Advancements in understanding of microbiology in drinking water over the last decades have also led to the recognition of a new class of drinking water microbial constituents, known as emerging pathogens, which are important to human health . These include fecal pathogens that were previously not suspect for drinking water transmission (for example, enteric viruses and Heliobacter pylori), pathogens that are well suited for growth in the distribution system (such as Legionella pneumophila and Pseudemonas aeruginosa), and toxins from cyanobacteria. Recognition of these potential threats has created an opportunity for scientists and engineers to study how to improve our water safety and quality to avoid potential outbreaks associated with these emerging pathogens.

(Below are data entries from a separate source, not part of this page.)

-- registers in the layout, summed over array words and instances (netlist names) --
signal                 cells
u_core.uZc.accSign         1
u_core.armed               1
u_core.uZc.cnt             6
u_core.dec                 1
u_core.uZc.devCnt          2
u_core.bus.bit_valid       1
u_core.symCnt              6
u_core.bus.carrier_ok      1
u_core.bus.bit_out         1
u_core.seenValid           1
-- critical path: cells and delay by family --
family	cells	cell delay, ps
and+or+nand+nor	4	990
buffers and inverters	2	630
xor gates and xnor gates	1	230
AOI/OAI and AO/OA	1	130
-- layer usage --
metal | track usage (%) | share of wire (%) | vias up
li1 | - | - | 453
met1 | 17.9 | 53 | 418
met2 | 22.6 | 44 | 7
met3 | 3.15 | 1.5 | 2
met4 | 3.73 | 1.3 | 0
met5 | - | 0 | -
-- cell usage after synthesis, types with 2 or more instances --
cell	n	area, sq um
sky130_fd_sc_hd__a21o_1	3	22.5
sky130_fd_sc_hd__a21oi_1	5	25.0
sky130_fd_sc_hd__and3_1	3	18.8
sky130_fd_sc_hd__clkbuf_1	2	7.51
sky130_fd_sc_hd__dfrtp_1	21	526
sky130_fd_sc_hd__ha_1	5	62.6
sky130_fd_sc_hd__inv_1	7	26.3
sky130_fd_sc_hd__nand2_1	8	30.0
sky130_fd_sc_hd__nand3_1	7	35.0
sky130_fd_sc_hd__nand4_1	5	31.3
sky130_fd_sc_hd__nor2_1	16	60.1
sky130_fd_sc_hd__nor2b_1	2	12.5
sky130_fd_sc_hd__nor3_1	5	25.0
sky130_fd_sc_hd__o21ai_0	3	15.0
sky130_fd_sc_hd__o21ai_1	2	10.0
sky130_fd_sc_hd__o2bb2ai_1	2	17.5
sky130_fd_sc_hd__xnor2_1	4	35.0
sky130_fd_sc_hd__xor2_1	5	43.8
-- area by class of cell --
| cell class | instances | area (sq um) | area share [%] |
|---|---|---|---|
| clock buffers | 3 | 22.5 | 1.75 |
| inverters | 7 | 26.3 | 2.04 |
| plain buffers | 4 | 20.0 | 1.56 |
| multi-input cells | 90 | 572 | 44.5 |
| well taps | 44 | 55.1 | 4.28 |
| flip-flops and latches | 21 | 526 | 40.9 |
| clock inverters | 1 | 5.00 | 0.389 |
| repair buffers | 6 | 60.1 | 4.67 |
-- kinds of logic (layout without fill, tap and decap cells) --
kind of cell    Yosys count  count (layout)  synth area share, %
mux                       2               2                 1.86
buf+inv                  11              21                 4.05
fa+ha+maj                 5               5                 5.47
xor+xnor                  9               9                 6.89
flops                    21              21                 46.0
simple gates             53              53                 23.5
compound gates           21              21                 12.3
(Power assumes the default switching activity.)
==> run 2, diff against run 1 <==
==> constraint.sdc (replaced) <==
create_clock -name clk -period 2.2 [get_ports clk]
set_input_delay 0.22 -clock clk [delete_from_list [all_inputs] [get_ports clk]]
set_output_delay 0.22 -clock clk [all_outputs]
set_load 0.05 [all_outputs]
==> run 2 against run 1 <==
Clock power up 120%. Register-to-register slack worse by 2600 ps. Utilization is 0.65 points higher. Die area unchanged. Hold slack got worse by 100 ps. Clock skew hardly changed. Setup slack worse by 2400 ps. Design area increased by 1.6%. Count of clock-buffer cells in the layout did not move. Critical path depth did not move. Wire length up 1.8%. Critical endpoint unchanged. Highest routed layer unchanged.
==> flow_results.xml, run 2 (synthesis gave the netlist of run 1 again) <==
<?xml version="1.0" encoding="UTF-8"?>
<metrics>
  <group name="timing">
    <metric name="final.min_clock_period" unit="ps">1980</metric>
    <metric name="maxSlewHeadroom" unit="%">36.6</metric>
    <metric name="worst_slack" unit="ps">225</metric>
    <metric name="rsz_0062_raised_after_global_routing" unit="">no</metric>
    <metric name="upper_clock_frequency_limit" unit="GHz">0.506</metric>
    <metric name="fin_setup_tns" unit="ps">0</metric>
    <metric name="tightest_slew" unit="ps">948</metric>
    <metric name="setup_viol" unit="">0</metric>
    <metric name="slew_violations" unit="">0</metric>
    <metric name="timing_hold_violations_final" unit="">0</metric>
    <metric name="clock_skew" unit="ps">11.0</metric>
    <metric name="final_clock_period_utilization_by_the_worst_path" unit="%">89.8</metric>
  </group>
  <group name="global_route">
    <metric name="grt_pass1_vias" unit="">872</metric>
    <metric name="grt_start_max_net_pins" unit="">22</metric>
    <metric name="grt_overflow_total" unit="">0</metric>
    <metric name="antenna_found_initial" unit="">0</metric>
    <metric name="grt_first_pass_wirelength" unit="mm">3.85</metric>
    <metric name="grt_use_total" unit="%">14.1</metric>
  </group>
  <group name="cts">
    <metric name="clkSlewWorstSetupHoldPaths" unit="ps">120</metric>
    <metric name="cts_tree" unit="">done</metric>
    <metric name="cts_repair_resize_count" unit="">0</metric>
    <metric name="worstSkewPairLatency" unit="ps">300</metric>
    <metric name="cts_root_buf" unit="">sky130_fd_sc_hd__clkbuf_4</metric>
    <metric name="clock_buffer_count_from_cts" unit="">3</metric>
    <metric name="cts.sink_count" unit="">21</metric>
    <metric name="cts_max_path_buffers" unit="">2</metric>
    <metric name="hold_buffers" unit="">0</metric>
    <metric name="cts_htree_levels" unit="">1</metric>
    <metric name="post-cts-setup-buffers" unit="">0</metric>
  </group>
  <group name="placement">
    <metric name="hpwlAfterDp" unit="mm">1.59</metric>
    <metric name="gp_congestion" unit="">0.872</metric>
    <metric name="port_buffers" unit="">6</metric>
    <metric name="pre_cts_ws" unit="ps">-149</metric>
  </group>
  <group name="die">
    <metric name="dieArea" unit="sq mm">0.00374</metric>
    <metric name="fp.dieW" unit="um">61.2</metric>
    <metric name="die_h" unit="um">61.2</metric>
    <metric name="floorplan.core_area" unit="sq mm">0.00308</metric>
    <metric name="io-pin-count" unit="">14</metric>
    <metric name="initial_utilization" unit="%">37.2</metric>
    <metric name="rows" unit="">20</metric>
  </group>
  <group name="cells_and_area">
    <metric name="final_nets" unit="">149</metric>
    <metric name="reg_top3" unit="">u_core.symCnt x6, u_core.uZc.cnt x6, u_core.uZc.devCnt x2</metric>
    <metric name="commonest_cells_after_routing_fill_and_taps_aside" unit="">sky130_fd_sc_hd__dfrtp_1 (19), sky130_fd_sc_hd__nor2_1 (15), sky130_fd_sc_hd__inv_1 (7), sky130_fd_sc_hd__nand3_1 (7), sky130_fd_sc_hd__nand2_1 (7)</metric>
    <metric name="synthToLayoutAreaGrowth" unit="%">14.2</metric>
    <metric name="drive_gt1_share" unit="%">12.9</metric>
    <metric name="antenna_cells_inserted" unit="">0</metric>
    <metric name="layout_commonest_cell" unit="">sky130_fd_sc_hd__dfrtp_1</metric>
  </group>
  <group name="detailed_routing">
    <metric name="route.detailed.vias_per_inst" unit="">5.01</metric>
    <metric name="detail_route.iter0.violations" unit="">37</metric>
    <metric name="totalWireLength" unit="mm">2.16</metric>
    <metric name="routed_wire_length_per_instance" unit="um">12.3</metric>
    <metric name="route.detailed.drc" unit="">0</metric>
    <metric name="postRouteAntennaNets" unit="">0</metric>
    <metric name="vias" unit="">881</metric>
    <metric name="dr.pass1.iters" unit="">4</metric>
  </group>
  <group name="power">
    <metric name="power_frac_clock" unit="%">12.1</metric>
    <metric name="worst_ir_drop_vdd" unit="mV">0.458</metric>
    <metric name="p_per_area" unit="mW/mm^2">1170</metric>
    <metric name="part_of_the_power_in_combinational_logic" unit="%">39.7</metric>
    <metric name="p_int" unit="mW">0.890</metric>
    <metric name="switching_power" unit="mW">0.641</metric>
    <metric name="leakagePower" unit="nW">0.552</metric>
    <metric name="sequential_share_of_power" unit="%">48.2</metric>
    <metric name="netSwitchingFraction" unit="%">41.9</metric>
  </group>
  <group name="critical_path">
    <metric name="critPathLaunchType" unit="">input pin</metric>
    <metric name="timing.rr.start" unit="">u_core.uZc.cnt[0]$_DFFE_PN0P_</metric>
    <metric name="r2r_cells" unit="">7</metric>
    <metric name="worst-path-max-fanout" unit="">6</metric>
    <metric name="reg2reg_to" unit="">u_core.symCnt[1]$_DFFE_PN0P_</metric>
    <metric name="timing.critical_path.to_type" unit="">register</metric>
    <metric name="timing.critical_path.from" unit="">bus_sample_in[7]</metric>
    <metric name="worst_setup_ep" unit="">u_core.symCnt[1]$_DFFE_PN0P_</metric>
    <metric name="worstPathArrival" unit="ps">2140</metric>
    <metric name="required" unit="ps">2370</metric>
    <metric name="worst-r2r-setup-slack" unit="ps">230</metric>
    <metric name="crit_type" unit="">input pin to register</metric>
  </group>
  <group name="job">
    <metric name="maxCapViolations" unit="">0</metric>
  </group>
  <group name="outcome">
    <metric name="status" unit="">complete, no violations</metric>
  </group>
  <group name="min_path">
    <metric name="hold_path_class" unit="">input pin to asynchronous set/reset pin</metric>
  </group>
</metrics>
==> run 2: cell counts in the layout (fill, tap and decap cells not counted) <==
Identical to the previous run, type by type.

 Kolata, G. (2012, June 13). In Good Health? Thank Your 100 Trillion Bacteria. Retrieved February 21, 2015, from http://www.nytimes.com/2012/06/14/health/human-microbiome-project-decodes-our-100-trillion-good-bacteria.html?pagewanted=all&_r=0
 Pinto, A. (2014, December 7). Managing microbial migrations in drinking water systems. Retrieved February 24, 2015, from http://microbe.net/tag/drinking-water/
 Hwang, C., Ling, F., Andersen, G., LeChevallier, M., & Liu, W. (2012). Microbial Community Dynamics of an Urban Drinking Water Distribution System Subjected to Phases of Chloramination and Chlorination Treatments. Applied Environmental Microbiology, 78(22), 7856-7865.
 Szewzyk, U., Szewzyk, R., Manz, W., & Schleifer, K. (2000). Microbiological Safety of Drinking Water. Ann. Rev. Microbiol., 54, 81-127.
It seems very difficult to prevent microbial growth in water distribution system. If possible, some antibiotics, which are not harmful to humans, are preferred to be introduced in the water distribution system to kill pathogens in tap water. Also, it is better to remind people that boiling water is a good pretreatment before you drink the water.